You can’t help the disadvantaged by refusing to engage in critical thinking

Freddie deBoer:

I received a lot of support for my recent post on the folly of the University of California’s decision to drop the SAT, as well as a lot of pushback. I’ve done several podcasts in the past week on this question and will share them in this week’s Saturday evening roundup post. I recommend this resource for an exhaustive exploration of the SES-SAT question specifically. I want to take a little time and go through a few dynamics of this conversation that I think are important. I will say that I find this a particularly frustrating debate in large measure because many liberals loudly and confidently repeat “facts” that are in reality empirically indefensible half-truths or out-and-out errors and will not relent when this is brought to their attention. That’s no way to arrive at more equitable and fair college admissions.

Research has found again and again that considering GPA+SAT results in the most accurate predictions of college success.
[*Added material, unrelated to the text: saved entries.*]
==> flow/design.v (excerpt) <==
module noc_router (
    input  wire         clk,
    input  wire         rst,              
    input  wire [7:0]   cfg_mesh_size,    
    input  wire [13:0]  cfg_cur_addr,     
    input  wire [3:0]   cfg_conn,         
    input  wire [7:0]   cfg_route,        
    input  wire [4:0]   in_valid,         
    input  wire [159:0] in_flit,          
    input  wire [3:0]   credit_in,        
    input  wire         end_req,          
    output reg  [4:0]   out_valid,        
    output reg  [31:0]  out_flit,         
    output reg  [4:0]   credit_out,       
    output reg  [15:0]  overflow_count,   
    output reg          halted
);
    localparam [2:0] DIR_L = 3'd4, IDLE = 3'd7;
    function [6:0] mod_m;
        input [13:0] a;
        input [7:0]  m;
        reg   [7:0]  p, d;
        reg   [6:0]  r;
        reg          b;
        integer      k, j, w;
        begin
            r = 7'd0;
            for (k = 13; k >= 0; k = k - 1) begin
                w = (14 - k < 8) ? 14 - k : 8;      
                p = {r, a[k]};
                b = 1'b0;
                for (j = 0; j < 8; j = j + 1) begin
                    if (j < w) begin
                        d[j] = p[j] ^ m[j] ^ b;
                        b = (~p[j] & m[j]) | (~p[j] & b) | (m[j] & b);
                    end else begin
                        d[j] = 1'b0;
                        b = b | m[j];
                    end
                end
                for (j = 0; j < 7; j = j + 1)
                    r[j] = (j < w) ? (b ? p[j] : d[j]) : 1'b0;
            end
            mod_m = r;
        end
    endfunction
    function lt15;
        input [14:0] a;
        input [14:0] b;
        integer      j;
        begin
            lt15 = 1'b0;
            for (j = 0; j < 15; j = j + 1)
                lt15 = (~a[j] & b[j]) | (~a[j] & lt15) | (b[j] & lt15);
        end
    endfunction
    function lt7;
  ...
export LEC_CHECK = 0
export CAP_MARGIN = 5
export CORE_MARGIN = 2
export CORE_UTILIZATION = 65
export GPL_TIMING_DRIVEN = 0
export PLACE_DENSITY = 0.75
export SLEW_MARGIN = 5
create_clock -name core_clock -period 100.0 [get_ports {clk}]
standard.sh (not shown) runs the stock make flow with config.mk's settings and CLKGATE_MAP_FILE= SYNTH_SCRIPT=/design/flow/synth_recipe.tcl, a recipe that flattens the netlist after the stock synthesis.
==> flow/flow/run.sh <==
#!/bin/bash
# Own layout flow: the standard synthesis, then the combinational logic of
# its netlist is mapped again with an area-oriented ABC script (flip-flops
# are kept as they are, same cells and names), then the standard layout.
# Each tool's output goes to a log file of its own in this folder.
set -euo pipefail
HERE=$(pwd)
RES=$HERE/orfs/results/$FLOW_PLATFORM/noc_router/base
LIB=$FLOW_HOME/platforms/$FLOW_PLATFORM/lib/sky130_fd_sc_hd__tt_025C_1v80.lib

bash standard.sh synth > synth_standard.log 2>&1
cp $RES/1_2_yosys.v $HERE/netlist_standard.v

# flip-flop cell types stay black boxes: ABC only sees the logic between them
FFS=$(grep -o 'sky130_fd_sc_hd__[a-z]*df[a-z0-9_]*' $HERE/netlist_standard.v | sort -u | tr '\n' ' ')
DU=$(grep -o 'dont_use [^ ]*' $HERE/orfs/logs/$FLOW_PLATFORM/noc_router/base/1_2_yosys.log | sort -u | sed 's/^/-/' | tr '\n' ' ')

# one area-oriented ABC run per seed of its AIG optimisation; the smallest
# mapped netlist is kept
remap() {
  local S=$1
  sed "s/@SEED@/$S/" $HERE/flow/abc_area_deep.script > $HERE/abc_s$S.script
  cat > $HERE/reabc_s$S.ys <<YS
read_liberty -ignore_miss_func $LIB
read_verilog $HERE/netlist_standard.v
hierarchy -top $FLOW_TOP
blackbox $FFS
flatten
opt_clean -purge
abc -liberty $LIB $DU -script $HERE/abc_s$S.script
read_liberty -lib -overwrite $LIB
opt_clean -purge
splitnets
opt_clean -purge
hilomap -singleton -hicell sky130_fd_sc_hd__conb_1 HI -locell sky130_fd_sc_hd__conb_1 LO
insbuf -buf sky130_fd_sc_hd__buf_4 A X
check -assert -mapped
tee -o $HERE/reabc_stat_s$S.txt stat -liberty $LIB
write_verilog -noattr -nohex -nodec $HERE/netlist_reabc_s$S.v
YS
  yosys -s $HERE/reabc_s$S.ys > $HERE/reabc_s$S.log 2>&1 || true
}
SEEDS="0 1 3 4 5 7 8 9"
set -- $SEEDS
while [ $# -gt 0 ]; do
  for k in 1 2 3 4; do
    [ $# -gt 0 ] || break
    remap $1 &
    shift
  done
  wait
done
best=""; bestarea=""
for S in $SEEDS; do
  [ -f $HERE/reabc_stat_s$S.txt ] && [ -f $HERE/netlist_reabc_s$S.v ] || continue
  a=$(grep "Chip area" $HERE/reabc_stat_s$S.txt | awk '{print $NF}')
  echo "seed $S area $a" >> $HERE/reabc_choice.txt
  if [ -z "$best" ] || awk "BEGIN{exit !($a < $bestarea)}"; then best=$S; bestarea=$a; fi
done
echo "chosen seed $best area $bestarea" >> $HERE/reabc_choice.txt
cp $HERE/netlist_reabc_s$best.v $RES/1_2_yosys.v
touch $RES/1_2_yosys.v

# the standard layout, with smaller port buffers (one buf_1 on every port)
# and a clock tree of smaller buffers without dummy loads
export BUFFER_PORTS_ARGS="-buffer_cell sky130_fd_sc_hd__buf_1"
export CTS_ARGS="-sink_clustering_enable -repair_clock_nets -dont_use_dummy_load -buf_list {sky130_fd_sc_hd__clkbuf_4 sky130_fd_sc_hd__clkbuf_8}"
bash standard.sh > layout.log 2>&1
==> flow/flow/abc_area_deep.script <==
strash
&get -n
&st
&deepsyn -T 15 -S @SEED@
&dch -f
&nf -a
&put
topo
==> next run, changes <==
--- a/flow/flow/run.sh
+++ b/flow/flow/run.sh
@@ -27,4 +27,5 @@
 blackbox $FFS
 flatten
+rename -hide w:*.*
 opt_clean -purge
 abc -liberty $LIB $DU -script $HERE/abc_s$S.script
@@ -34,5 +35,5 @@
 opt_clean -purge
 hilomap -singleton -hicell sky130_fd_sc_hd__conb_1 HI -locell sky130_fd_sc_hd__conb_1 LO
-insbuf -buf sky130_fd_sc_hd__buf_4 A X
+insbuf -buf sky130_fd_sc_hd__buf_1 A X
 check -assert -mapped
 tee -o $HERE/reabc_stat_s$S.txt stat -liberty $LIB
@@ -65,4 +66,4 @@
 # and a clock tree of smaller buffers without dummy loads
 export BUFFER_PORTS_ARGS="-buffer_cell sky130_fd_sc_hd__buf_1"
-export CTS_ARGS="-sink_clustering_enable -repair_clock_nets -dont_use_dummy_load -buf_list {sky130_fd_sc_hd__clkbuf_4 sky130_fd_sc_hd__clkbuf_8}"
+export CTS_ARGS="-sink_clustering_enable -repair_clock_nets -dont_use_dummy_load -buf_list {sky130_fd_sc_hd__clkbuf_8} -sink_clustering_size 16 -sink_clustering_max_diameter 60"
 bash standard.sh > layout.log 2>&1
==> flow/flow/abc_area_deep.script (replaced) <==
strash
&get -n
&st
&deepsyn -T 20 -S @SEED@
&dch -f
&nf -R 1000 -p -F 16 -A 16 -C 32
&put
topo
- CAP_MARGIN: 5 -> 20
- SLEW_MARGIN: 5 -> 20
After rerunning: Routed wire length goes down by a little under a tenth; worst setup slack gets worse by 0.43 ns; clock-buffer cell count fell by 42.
This paper aggregates three of the most commonly-cited studies performed to answer the question of how best to quantitatively predict college performance. Again and again, we have found that SAT scores explain variance in college GPA and graduation rates not explained by GPA. In other words, they provide useful predictive information that can be utilized to reduce the number of students who are accepted into college who then fail out, a major negative event in a young person’s life due to opportunity cost and taking on student loan debt. The predictive effectiveness of the SAT is inconvenient for liberals who hate the test, but it is about as empirically well-justified as a claim about education can be, so they try to dissemble their way around it. The simple fact of the matter is that, for making the determinations that college admissions departments are meant to make, the SAT is a useful tool. Getting rid of it just makes us dumber.